La réponse immunitaire Th17

Les lymphocytes T CD4+ auxiliaires sont des médiateurs importants dans le fonctionnement du système immunitaire complet. Ces lymphocytes vont coordonner l’expansion et la régulation des lymphocytes T CD8+ cytotoxiques, faciliter les réponses des lymphocytes B mémoires, recruter et moduler de multiples composants du système immunitaire inné.
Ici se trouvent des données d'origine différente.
==> config.mk <==
export PLATFORM = sky130hd
export DESIGN_NAME = waypoint_seek_steering
export DESIGN_NICKNAME = d
export VERILOG_FILES = /design/src/hw/rtl/wss_pkg.sv /design/src/hw/rtl/waypoint_seek_steering.sv
export VERILOG_INCLUDE_DIRS = /design/src /design/src/hw/rtl
export SDC_FILE = /design/constraint.sdc
export NUM_CORES = 2
export LEC_CHECK = 0
export BUFFER_PORTS_ARGS = -buffer_cell sky130_fd_sc_hd__buf_4
export CAP_MARGIN = 10
export CORE_MARGIN = 2
export CORE_UTILIZATION = 40
export CTS_BUF_LIST = sky130_fd_sc_hd__clkbuf_8
export DETAILED_ROUTE_END_ITERATION = 6
export PLACE_DENSITY = 0.67
export SYNTH_ARGS = -nofsm -noshare
export SYNTH_HDL_FRONTEND = slang
export SYNTH_SLANG_ARGS = --single-unit
==> constraint.sdc <==
create_clock -name i_clk -period 10.9 [get_ports i_clk]
set_input_delay 1.09 -clock i_clk [delete_from_list [all_inputs] [get_ports i_clk]]
set_output_delay 1.09 -clock i_clk [all_outputs]
set_load 0.005 [all_outputs]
L'activation et la polarisation des lymphocytes T CD4+ naïfs avec l’antigène varient en fonction du site anatomique, du type d’antigène, de l’environnement cytokinique et des molécules de co- stimulation. Ces variations entraînent la différenciation cellulaire des lymphocytes T auxiliaires en des effecteurs spécifiques de l’antigène avec des caractéristiques fonctionnelles distinctes appelées « état de polarisation ». En 1989, Mosmann et Coffman ont ainsi établi deux types de polarisation : les polarisations Th1 et Th2 (Mosmann et al., 1989) puis d'autres types TH9, Th17, Th22 ou Treg ont été identifiés. De nombreuses études ont été menées par la suite, permettant d’établir que les cellules T se différenciaient de manière indépendante en chaque lignée et que ces lymphocytes différents présentaient des signatures d’expression génique propres. C’est en 2006 qu’une troisième lignée de lymphocytes, produisant l’interleukine (IL-) 17 a été proposée (Dong et al., 2006).